EXTRACTED MATERIAL START

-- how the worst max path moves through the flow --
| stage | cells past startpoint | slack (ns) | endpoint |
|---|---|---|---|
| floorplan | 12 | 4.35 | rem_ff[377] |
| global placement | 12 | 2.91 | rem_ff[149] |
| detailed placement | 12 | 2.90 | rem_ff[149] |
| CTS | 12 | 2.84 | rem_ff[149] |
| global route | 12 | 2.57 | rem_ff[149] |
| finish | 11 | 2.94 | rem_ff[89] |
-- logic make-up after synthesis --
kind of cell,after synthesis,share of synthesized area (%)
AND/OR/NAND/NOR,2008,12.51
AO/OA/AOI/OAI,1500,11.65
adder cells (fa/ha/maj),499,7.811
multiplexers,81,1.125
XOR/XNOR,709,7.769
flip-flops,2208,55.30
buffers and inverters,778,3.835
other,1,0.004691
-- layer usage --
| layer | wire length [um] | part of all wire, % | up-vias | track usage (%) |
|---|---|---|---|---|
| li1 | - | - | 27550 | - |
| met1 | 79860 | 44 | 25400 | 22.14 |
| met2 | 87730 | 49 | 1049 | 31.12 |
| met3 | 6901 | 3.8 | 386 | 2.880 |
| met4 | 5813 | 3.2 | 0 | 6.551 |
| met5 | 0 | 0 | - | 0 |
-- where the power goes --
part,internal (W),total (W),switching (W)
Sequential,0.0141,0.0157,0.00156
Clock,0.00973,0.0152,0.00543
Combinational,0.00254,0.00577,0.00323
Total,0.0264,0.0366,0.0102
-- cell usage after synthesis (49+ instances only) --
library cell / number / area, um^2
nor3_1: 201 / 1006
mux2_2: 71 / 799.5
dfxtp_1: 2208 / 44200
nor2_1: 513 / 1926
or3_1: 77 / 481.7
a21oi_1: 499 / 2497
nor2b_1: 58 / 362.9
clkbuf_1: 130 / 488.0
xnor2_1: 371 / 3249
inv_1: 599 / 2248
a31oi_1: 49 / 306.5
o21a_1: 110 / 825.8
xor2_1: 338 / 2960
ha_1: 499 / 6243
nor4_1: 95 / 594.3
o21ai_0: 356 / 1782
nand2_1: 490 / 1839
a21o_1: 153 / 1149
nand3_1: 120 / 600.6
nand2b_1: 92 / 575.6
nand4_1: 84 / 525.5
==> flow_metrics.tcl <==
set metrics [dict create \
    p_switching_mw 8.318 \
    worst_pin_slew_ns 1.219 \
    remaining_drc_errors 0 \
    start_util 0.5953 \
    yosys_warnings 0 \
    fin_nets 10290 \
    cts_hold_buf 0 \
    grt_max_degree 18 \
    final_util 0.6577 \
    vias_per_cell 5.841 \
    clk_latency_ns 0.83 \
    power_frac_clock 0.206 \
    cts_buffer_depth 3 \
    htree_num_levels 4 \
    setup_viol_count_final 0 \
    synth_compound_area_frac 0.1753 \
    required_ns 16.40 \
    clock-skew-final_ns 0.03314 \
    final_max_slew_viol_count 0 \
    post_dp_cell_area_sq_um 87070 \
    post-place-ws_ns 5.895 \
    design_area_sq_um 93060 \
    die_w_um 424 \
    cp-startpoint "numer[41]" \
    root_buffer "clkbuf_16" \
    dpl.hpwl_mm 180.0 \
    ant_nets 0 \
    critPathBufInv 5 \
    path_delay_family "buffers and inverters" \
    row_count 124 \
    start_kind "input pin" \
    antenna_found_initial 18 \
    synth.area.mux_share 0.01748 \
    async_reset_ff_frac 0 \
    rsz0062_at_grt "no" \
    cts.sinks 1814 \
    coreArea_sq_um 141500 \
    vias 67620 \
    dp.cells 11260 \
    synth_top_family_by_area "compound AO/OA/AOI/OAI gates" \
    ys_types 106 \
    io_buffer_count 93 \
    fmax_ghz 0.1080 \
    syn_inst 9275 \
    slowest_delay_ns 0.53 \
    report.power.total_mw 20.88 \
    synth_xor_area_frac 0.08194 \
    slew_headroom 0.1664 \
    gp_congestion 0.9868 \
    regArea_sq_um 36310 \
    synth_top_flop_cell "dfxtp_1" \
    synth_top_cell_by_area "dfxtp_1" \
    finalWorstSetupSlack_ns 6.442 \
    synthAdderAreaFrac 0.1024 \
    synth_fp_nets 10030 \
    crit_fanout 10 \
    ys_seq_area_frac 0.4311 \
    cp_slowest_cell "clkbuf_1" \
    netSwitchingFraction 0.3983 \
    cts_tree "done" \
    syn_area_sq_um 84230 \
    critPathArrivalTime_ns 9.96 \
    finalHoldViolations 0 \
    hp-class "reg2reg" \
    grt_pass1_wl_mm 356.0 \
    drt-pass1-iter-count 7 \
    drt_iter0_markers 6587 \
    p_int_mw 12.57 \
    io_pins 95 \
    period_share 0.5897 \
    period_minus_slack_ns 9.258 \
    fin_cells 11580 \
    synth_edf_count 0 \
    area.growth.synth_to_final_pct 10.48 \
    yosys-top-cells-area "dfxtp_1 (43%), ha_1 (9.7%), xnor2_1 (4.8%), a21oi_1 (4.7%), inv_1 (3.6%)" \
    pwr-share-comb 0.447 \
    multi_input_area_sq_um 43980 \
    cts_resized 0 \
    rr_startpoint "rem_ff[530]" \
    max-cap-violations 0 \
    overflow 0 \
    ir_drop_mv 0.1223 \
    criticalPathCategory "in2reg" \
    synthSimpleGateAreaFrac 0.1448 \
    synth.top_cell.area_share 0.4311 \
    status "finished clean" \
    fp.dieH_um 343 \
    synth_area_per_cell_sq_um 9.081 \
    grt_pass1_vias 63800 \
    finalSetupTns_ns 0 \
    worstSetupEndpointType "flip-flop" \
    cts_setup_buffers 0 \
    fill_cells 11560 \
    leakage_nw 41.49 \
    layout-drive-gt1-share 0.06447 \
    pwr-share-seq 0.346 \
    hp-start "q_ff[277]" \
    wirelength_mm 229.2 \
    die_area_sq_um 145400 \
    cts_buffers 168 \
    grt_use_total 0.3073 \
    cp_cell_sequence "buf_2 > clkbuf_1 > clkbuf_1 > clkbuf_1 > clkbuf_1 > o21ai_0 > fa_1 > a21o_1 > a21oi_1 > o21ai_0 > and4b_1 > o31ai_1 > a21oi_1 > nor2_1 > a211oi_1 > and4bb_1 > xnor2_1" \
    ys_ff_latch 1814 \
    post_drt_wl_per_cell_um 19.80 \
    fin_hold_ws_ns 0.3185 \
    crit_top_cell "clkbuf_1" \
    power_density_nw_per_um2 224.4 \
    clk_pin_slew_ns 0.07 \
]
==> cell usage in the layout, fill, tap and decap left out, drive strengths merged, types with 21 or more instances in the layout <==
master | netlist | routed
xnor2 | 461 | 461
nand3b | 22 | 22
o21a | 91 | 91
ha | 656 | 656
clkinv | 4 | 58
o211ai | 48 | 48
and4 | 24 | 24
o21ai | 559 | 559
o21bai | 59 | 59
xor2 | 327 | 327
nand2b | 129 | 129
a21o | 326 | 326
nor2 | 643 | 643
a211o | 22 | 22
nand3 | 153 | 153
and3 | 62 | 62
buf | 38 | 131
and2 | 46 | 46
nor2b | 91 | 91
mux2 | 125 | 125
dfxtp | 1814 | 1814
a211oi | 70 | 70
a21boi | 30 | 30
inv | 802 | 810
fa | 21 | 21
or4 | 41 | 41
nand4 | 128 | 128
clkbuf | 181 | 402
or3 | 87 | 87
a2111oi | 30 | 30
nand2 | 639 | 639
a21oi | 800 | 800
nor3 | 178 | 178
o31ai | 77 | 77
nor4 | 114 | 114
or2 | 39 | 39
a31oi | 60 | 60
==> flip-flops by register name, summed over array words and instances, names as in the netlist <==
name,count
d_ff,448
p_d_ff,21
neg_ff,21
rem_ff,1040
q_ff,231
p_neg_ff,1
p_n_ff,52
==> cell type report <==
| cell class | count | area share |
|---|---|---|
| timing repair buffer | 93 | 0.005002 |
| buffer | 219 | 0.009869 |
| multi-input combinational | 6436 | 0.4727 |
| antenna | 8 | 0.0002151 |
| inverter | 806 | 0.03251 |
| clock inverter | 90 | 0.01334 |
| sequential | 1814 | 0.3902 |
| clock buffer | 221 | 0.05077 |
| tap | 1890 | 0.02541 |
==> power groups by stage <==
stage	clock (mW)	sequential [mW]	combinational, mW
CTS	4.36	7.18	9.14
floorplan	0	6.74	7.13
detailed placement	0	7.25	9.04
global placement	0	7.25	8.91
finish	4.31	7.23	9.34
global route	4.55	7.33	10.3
<file path="src/sv/battery_level_debounced_gauge_macros.svh">
// Assertion macros shared by the gauge modules.
// Each macro expects the module to have a clock named clk and a reset named rst.
`ifndef BATTERY_LEVEL_DEBOUNCED_GAUGE_MACROS_SVH
`define BATTERY_LEVEL_DEBOUNCED_GAUGE_MACROS_SVH

// The consequent holds in the same cycle as the antecedent.
`define BLDG_ASSERT_SAME(lbl, ante, cons, msg) \
  lbl: assert property (@(posedge clk) disable iff (rst) (ante) |-> (cons)) else $error(msg);

// The consequent holds in the cycle after the antecedent.
`define BLDG_ASSERT_NEXT(lbl, ante, cons, msg) \
  lbl: assert property (@(posedge clk) disable iff (rst) (ante) |=> (cons)) else $error(msg);

`endif

</file>
<file path="src/sv/bldg_pkg.sv">
// Shared types and constants for the battery level gauge.
// Used by the controller, the datapath, the divider and the top level.
package bldg_pkg;

  localparam int unsigned SAMPLE_W = 12;
  localparam int unsigned MV_W     = 13;
  localparam int unsigned PCT_W    = 7;
  localparam int unsigned HOLD_W   = 8;
  localparam int unsigned TOTAL_W  = 16;
  localparam int unsigned DIVD_W   = 20;
  localparam int unsigned DIVR_W   = 13;
  localparam int unsigned BITS_W   = 5;
  localparam int unsigned IDX_W    = 2;
  localparam int unsigned IN_W     = 16;
  localparam int unsigned OUT_W    = 32;

  localparam logic [MV_W-1:0]     MV_FULL  = 13'd6600;
  localparam logic [SAMPLE_W-1:0] ADC_FULL = 12'd4095;
  localparam logic [PCT_W-1:0]    PCT_FULL = 7'd100;

  // Quotient bits of the percent division.
  localparam logic [BITS_W-1:0] PCT_BITS = 5'd20;

  // The window mean and the millivolt scaling are reciprocal products. The shifts are
  // large enough that both truncate exactly over their whole input ranges.
  localparam int unsigned AVG_SHIFT   = 20;
  localparam int unsigned AVG_RECIP_W = 21;
  localparam int unsigned MV_SHIFT    = 24;
  localparam int unsigned MV_RECIP_W  = 25;
  localparam logic [MV_RECIP_W-1:0] MV_RECIP =
    MV_RECIP_W'((64'(MV_FULL) << MV_SHIFT) / 64'(ADC_FULL) + 64'd1);

  localparam logic [MV_W-1:0]   MIN_MV_RST = 13'd3100;
  localparam logic [MV_W-1:0]   MAX_MV_RST = 13'd4100;
  localparam logic [HOLD_W-1:0] HOLD_RST   = 8'd100;

  localparam logic [IDX_W-1:0] REG_MIN_MV = 2'd0;
  localparam logic [IDX_W-1:0] REG_MAX_MV = 2'd1;
  localparam logic [IDX_W-1:0] REG_HOLD   = 2'd2;

  typedef enum logic [1:0] {
    OP_AVG,
    OP_MV,
    OP_PCT
  } div_op_t;

  typedef enum logic [2:0] {
    ST_IDLE,
    ST_AVG,
    ST_MV,
    ST_PCT_GO,
    ST_PCT_WAIT,
    ST_PUBLISH
  } ctrl_state_t;

  typedef enum logic [1:0] {
    PH_PUBLISH,
    PH_STEADY,
    PH_COUNT,
    PH_ADOPT
  } phase_t;

  typedef struct packed {
    logic    accept;
    logic    div_start;
    div_op_t op;
    logic    capture;
    logic    pct_zero;
    logic    out_load;
  } dp_cmd_t;

  typedef struct packed {
    logic div_busy;
    logic span_empty;
    logic out_free;
  } dp_sts_t;

endpackage

</file>
<file path="src/sv/bldg_div.sv">
// Restoring divider for the percent, one quotient bit per cycle.
// Depends on bldg_pkg for widths.
module bldg_div (
  input  logic                         clk,
  input  logic                         rst,
  input  logic                         start,
  input  logic [bldg_pkg::DIVD_W-1:0]  dividend,
  input  logic [bldg_pkg::DIVR_W-1:0]  divisor,
  input  logic [bldg_pkg::BITS_W-1:0]  bits,
  output logic                         busy,
  output logic [bldg_pkg::DIVD_W-1:0]  quotient
);

  logic [bldg_pkg::DIVR_W-1:0] rem;
  logic [bldg_pkg::DIVR_W-1:0] divr;
  logic [bldg_pkg::DIVD_W-1:0] quo;
  logic [bldg_pkg::BITS_W-1:0] cnt;
  logic [bldg_pkg::BITS_W-1:0] shift_amt;
  logic [bldg_pkg::DIVR_W:0]   shifted;
  logic                        fits;

  assign shift_amt = bldg_pkg::BITS_W'(bldg_pkg::DIVD_W) - bits;
  assign shifted   = {rem, quo[bldg_pkg::DIVD_W-1]};
  assign fits      = shifted >= {1'b0, divr};
  assign quotient  = quo;

  always_ff @(posedge clk) begin
    if (rst) begin
      busy <= 1'b0;
      cnt  <= '0;
    end else if (start) begin
      busy <= 1'b1;
      cnt  <= bits;
    end else if (busy) begin
      cnt <= cnt - 1'b1;
      if (cnt == bldg_pkg::BITS_W'(1)) begin
        busy <= 1'b0;
      end
    end
  end

  // The dividend is left-aligned so that only the wanted quotient bits are produced.
  always_ff @(posedge clk) begin
    if (start) begin
      quo  <= dividend << shift_amt;
      rem  <= '0;
      divr <= divisor;
    end else if (busy) begin
      quo <= {quo[bldg_pkg::DIVD_W-2:0], fits};
      if (fits) begin
        rem <= bldg_pkg::DIVR_W'(shifted - {1'b0, divr});
      end else begin
        rem <= shifted[bldg_pkg::DIVR_W-1:0];
      end
    end
  end

endmodule

</file>
<file path="src/sv/bldg_dp.sv">
// Datapath: sample window, configuration registers, mean and millivolt products,
// percent division, debounce and result register.
// Depends on bldg_pkg, bldg_div and the assertion macro header.
`include "battery_level_debounced_gauge_macros.svh"

module bldg_dp #(
  parameter int unsigned WINDOW = 10
) (
  input  logic                           clk,
  input  logic                           rst,
  input  bldg_pkg::dp_cmd_t              cmd,
  output bldg_pkg::dp_sts_t              sts,
  input  logic [bldg_pkg::SAMPLE_W-1:0]  sample,
  input  logic                           cfg_we,
  input  logic [bldg_pkg::IDX_W-1:0]     cfg_index,
  input  logic [bldg_pkg::MV_W-1:0]      cfg_data,
  input  logic                           out_ready,
  output logic                           out_valid,
  output logic [bldg_pkg::OUT_W-1:0]     out_data
);

  localparam int unsigned SLOT_W     = (WINDOW > 1) ? $clog2(WINDOW) : 1;
  localparam int unsigned AVG_PROD_W = bldg_pkg::TOTAL_W + bldg_pkg::AVG_RECIP_W;
  localparam int unsigned MV_PROD_W  = bldg_pkg::SAMPLE_W + bldg_pkg::MV_RECIP_W;
  localparam logic [bldg_pkg::AVG_RECIP_W-1:0] AVG_RECIP =
    bldg_pkg::AVG_RECIP_W'((64'd1 << bldg_pkg::AVG_SHIFT) / 64'(WINDOW) + 64'd1);

  logic [bldg_pkg::MV_W-1:0]   min_mv;
  logic [bldg_pkg::MV_W-1:0]   max_mv;
  logic [bldg_pkg::HOLD_W-1:0] hold_count;

  logic [bldg_pkg::SAMPLE_W-1:0] win [WINDOW];
  logic [SLOT_W-1:0]             slot;
  logic [bldg_pkg::TOTAL_W-1:0]  total;
  logic                          primed;

  logic [bldg_pkg::SAMPLE_W-1:0] avg;
  logic [bldg_pkg::MV_W-1:0]     mv;
  logic [bldg_pkg::PCT_W-1:0]    pct;

  logic [AVG_PROD_W-1:0]         avg_prod;
  logic [MV_PROD_W-1:0]          mv_prod;
  logic [bldg_pkg::SAMPLE_W-1:0] avg_calc;
  logic [bldg_pkg::MV_W-1:0]     mv_calc;

  bldg_pkg::phase_t             phase;
  bldg_pkg::phase_t             phase_next;
  logic [bldg_pkg::HOLD_W-1:0]  dcount;
  logic [bldg_pkg::HOLD_W-1:0]  dcount_next;
  logic [bldg_pkg::PCT_W-1:0]   level;
  logic [bldg_pkg::PCT_W-1:0]   level_next;

  logic [bldg_pkg::DIVD_W-1:0]   dividend;
  logic [bldg_pkg::DIVR_W-1:0]   divisor;
  logic [bldg_pkg::BITS_W-1:0]   bits;
  logic [bldg_pkg::DIVD_W-1:0]   quotient;
  logic                          div_busy;
  logic [bldg_pkg::MV_W-1:0]     clamped;

  // Configuration registers; an index beyond the list is ignored.
  always_ff @(posedge clk) begin
    if (rst) begin
      min_mv     <= bldg_pkg::MIN_MV_RST;
      max_mv     <= bldg_pkg::MAX_MV_RST;
      hold_count <= bldg_pkg::HOLD_RST;
    end else if (cfg_we) begin
      case (cfg_index)
        bldg_pkg::REG_MIN_MV: min_mv     <= cfg_data;
        bldg_pkg::REG_MAX_MV: max_mv     <= cfg_data;
        bldg_pkg::REG_HOLD:   hold_count <= cfg_data[bldg_pkg::HOLD_W-1:0];
        default: ;
      endcase
    end
  end

  // Moving-average window. The first sample after reset fills every entry.
  always_ff @(posedge clk) begin
    if (rst) begin
      primed <= 1'b0;
      slot   <= '0;
    end else if (cmd.accept) begin
      primed <= 1'b1;
      if (!primed) begin
        slot <= (WINDOW > 1) ? SLOT_W'(1) : '0;
      end else if (slot == SLOT_W'(WINDOW - 1)) begin
        slot <= '0;
      end else begin
        slot <= slot + 1'b1;
      end
    end
  end

  always_ff @(posedge clk) begin
    if (cmd.accept) begin
      if (!primed) begin
        for (int i = 0; i < WINDOW; i++) begin
          win[i] <= sample;
        end
        total <= bldg_pkg::TOTAL_W'({4'b0, sample} * bldg_pkg::TOTAL_W'(WINDOW));
      end else begin
        win[slot] <= sample;
        total     <= bldg_pkg::TOTAL_W'(total - {4'b0, win[slot]} + {4'b0, sample});
      end
    end
  end

  // Mean and millivolts come from one reciprocal product each, in separate cycles.
  assign avg_prod = AVG_PROD_W'(total) * AVG_PROD_W'(AVG_RECIP);
  assign avg_calc = avg_prod[bldg_pkg::AVG_SHIFT +: bldg_pkg::SAMPLE_W];
  assign mv_prod  = MV_PROD_W'(avg) * MV_PROD_W'(bldg_pkg::MV_RECIP);
  assign mv_calc  = mv_prod[bldg_pkg::MV_SHIFT +: bldg_pkg::MV_W];

  // Percent operands for the divider.
  always_comb begin
    if (mv < min_mv) begin
      clamped = min_mv;
    end else if (mv > max_mv) begin
      clamped = max_mv;
    end else begin
      clamped = mv;
    end
  end

  assign dividend = bldg_pkg::DIVD_W'(clamped - min_mv) * bldg_pkg::DIVD_W'(bldg_pkg::PCT_FULL);
  assign divisor  = max_mv - min_mv;
  assign bits     = bldg_pkg::PCT_BITS;

  bldg_div u_div (
    .clk      (clk),
    .rst      (rst),
    .start    (cmd.div_start),
    .dividend (dividend),
    .divisor  (divisor),
    .bits     (bits),
    .busy     (div_busy),
    .quotient (quotient)
  );

  always_ff @(posedge clk) begin
    if (cmd.pct_zero) begin
      pct <= '0;
    end else if (cmd.capture) begin
      case (cmd.op)
        bldg_pkg::OP_AVG: avg <= avg_calc;
        bldg_pkg::OP_MV:  mv  <= mv_calc;
        bldg_pkg::OP_PCT: pct <= quotient[bldg_pkg::PCT_W-1:0];
        default: ;
      endcase
    end
  end

  // Debounce of the reported percent.
  always_comb begin
    phase_next  = phase;
    dcount_next = dcount;
    level_next  = level;
    case (phase)
      bldg_pkg::PH_PUBLISH: begin
        level_next = pct;
        phase_next = bldg_pkg::PH_STEADY;
      end
      bldg_pkg::PH_STEADY: begin
        if (level != pct) begin
          dcount_next = '0;
          phase_next  = bldg_pkg::PH_COUNT;
        end
      end
      bldg_pkg::PH_COUNT: begin
        if (dcount != '1) begin
          dcount_next = dcount + 1'b1;
        end
        if (dcount_next >= hold_count) begin
          phase_next = bldg_pkg::PH_ADOPT;
        end
        if (level == pct) begin
          phase_next = bldg_pkg::PH_STEADY;
        end
      end
      default: begin
        level_next = pct;
        phase_next = bldg_pkg::PH_STEADY;
      end
    endcase
  end

  always_ff @(posedge clk) begin
    if (rst) begin
      phase  <= bldg_pkg::PH_PUBLISH;
      dcount <= '0;
      level  <= '0;
    end else if (cmd.out_load) begin
      phase  <= phase_next;
      dcount <= dcount_next;
      level  <= level_next;
    end
  end

  // Result register; it holds a finished beat until the sink takes it.
  always_ff @(posedge clk) begin
    if (rst) begin
      out_valid <= 1'b0;
    end else if (cmd.out_load) begin
      out_valid <= 1'b1;
    end else if (out_ready) begin
      out_valid <= 1'b0;
    end
  end

  always_ff @(posedge clk) begin
    if (cmd.out_load) begin
      out_data <= {level_next, mv, avg};
    end
  end

  assign sts.div_busy   = div_busy;
  assign sts.span_empty = max_mv <= min_mv;
  assign sts.out_free   = !out_valid || out_ready;

  `BLDG_ASSERT_SAME(a_slot_in_range, primed, slot <= SLOT_W'(WINDOW - 1), "write slot beyond window")
  `BLDG_ASSERT_SAME(a_level_bounded, out_valid, out_data[bldg_pkg::OUT_W-1 -: bldg_pkg::PCT_W] <= bldg_pkg::PCT_FULL, "reported percent above full scale")
  `BLDG_ASSERT_NEXT(a_out_held, out_valid && !out_ready, out_valid && $stable(out_data), "waiting beat changed")

endmodule

</file>
<file path="src/sv/bldg_ctrl.sv">
// Controller: sequences window update, mean, millivolts, the percent division and publishing.
// Depends on bldg_pkg and the assertion macro header.
`include "battery_level_debounced_gauge_macros.svh"

module bldg_ctrl (
  input  logic               clk,
  input  logic               rst,
  input  logic               in_valid,
  output logic               in_ready,
  input  bldg_pkg::dp_sts_t  sts,
  output bldg_pkg::dp_cmd_t  cmd
);

  bldg_pkg::ctrl_state_t state;
  bldg_pkg::ctrl_state_t state_next;

  always_ff @(posedge clk) begin
    if (rst) begin
      state <= bldg_pkg::ST_IDLE;
    end else begin
      state <= state_next;
    end
  end

  always_comb begin
    state_next = state;
    case (state)
      bldg_pkg::ST_IDLE: begin
        if (in_valid) begin
          state_next = bldg_pkg::ST_AVG;
        end
      end
      bldg_pkg::ST_AVG: state_next = bldg_pkg::ST_MV;
      bldg_pkg::ST_MV:  state_next = bldg_pkg::ST_PCT_GO;
      bldg_pkg::ST_PCT_GO: begin
        if (sts.span_empty) begin
          state_next = bldg_pkg::ST_PUBLISH;
        end else begin
          state_next = bldg_pkg::ST_PCT_WAIT;
        end
      end
      bldg_pkg::ST_PCT_WAIT: begin
        if (!sts.div_busy) begin
          state_next = bldg_pkg::ST_PUBLISH;
        end
      end
      bldg_pkg::ST_PUBLISH: begin
        if (sts.out_free) begin
          state_next = bldg_pkg::ST_IDLE;
        end
      end
      default: state_next = bldg_pkg::ST_IDLE;
    endcase
  end

  always_comb begin
    in_ready      = 1'b0;
    cmd.accept    = 1'b0;
    cmd.div_start = 1'b0;
    cmd.op        = bldg_pkg::OP_AVG;
    cmd.capture   = 1'b0;
    cmd.pct_zero  = 1'b0;
    cmd.out_load  = 1'b0;
    case (state)
      bldg_pkg::ST_IDLE: begin
        in_ready   = 1'b1;
        cmd.accept = in_valid;
      end
      bldg_pkg::ST_AVG: begin
        cmd.capture = 1'b1;
      end
      bldg_pkg::ST_MV: begin
        cmd.op      = bldg_pkg::OP_MV;
        cmd.capture = 1'b1;
      end
      bldg_pkg::ST_PCT_GO: begin
        cmd.op        = bldg_pkg::OP_PCT;
        cmd.pct_zero  = sts.span_empty;
        cmd.div_start = !sts.span_empty;
      end
      bldg_pkg::ST_PCT_WAIT: begin
        cmd.op      = bldg_pkg::OP_PCT;
        cmd.capture = !sts.div_busy;
      end
      bldg_pkg::ST_PUBLISH: begin
        cmd.out_load = sts.out_free;
      end
      default: ;
    endcase
  end

  `BLDG_ASSERT_SAME(a_no_overwrite, cmd.out_load, sts.out_free, "result loaded over a waiting beat")
  `BLDG_ASSERT_NEXT(a_div_starts, cmd.div_start, sts.div_busy, "divider did not start")
  `BLDG_ASSERT_SAME(a_capture_idle, cmd.capture, !sts.div_busy, "quotient captured while dividing")

endmodule

</file>
<file path="src/sv/battery_level_debounced_gauge.sv">
// Channel   Dir  Payload (lowest bit first)
// s_axis    in   sample[11:0], zero pad to 16 bits
// m_axis    out  average_raw[11:0], voltage_mv[24:12], level_percent[31:25]
// cfg       in   cfg_index selects min_mv, max_mv or hold_count; cfg_data holds the value
//
// Each input beat is accepted, then the mean and millivolt products are captured in turn,
// the percent divider is started and run, and the result is published once the output
// register is free; an empty percent span skips the divider and gives zero percent.
// A new sample is taken once the previous result has moved into the output register.
// Reset is synchronous and active high; it restores the register defaults.
// A stalled output holds its beat; the controller waits before overwriting it.
module battery_level_debounced_gauge #(
  parameter int unsigned WINDOW = 10
) (
  input  logic                          clk,
  input  logic                          rst,
  input  logic                          s_axis_tvalid,
  output logic                          s_axis_tready,
  input  logic [bldg_pkg::IN_W-1:0]     s_axis_tdata,  // sample[11:0], zeros above
  output logic                          m_axis_tvalid,
  input  logic                          m_axis_tready,
  output logic [bldg_pkg::OUT_W-1:0]    m_axis_tdata,  // average_raw, voltage_mv, level_percent
  input  logic                          cfg_valid,
  output logic                          cfg_ready,
  input  logic [bldg_pkg::IDX_W-1:0]    cfg_index,
  input  logic [bldg_pkg::MV_W-1:0]     cfg_data
);

  bldg_pkg::dp_cmd_t cmd;
  bldg_pkg::dp_sts_t sts;

  assign cfg_ready = 1'b1;

  bldg_ctrl u_ctrl (
    .clk      (clk),
    .rst      (rst),
    .in_valid (s_axis_tvalid),
    .in_ready (s_axis_tready),
    .sts      (sts),
    .cmd      (cmd)
  );

  bldg_dp #(
    .WINDOW (WINDOW)
  ) u_dp (
    .clk       (clk),
    .rst       (rst),
    .cmd       (cmd),
    .sts       (sts),
    .sample    (s_axis_tdata[bldg_pkg::SAMPLE_W-1:0]),
    .cfg_we    (cfg_valid && cfg_ready),
    .cfg_index (cfg_index),
    .cfg_data  (cfg_data),
    .out_ready (m_axis_tready),
    .out_valid (m_axis_tvalid),
    .out_data  (m_axis_tdata)
  );

endmodule

</file>
[config.mk]
export PLATFORM = sky130hd
export DESIGN_NAME = torben_median_select
export DESIGN_NICKNAME = d
export VERILOG_FILES = /design/src/design/tms_pkg.sv /design/src/design/torben_median_select.sv /design/src/design/tms_datapath.sv /design/src/design/tms_ctrl.sv
export SDC_FILE = /design/constraint.sdc
export NUM_CORES = 1
export LEC_CHECK = 0
export ABC_AREA = 1
export CAP_MARGIN = 15
export CORE_MARGIN = 4
export CORE_UTILIZATION = 35
export CTS_BUF_LIST = sky130_fd_sc_hd__clkbuf_8
export CTS_CLUSTER_SIZE = 10
export DETAILED_ROUTE_END_ITERATION = 6
export DONT_BUFFER_PORTS = 1
export GPL_ROUTABILITY_DRIVEN = 0
export GPL_TIMING_DRIVEN = 0
export SETUP_SLACK_MARGIN = 0.15
export SLEW_MARGIN = 20
export SYNTH_ARGS = -nofsm -noshare
export SYNTH_HDL_FRONTEND = slang
export SYNTH_SLANG_ARGS = --single-unit
[constraint.sdc]
create_clock -name clk -period 6.7 [get_ports clk]
set_input_delay 1.005 -clock clk [delete_from_list [all_inputs] [get_ports clk]]
set_output_delay 1.005 -clock clk [all_outputs]
set_load 0.02 [all_outputs]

EXTRACTED MATERIAL END

Having output the line that contains "0 | 6.551 |", stop. Every line before it, back to the first line of the data, must be reproduced exactly.

-- how the worst max path moves through the flow --
| stage | cells past startpoint | slack (ns) | endpoint |
|---|---|---|---|
| floorplan | 12 | 4.35 | rem_ff[377] |
| global placement | 12 | 2.91 | rem_ff[149] |
| detailed placement | 12 | 2.90 | rem_ff[149] |
| CTS | 12 | 2.84 | rem_ff[149] |
| global route | 12 | 2.57 | rem_ff[149] |
| finish | 11 | 2.94 | rem_ff[89] |
-- logic make-up after synthesis --
kind of cell,after synthesis,share of synthesized area (%)
AND/OR/NAND/NOR,2008,12.51
AO/OA/AOI/OAI,1500,11.65
adder cells (fa/ha/maj),499,7.811
multiplexers,81,1.125
XOR/XNOR,709,7.769
flip-flops,2208,55.30
buffers and inverters,778,3.835
other,1,0.004691
-- layer usage --
| layer | wire length [um] | part of all wire, % | up-vias | track usage (%) |
|---|---|---|---|---|
| li1 | - | - | 27550 | - |
| met1 | 79860 | 44 | 25400 | 22.14 |
| met2 | 87730 | 49 | 1049 | 31.12 |
| met3 | 6901 | 3.8 | 386 | 2.880 |
| met4 | 5813 | 3.2 | 0 | 6.551 |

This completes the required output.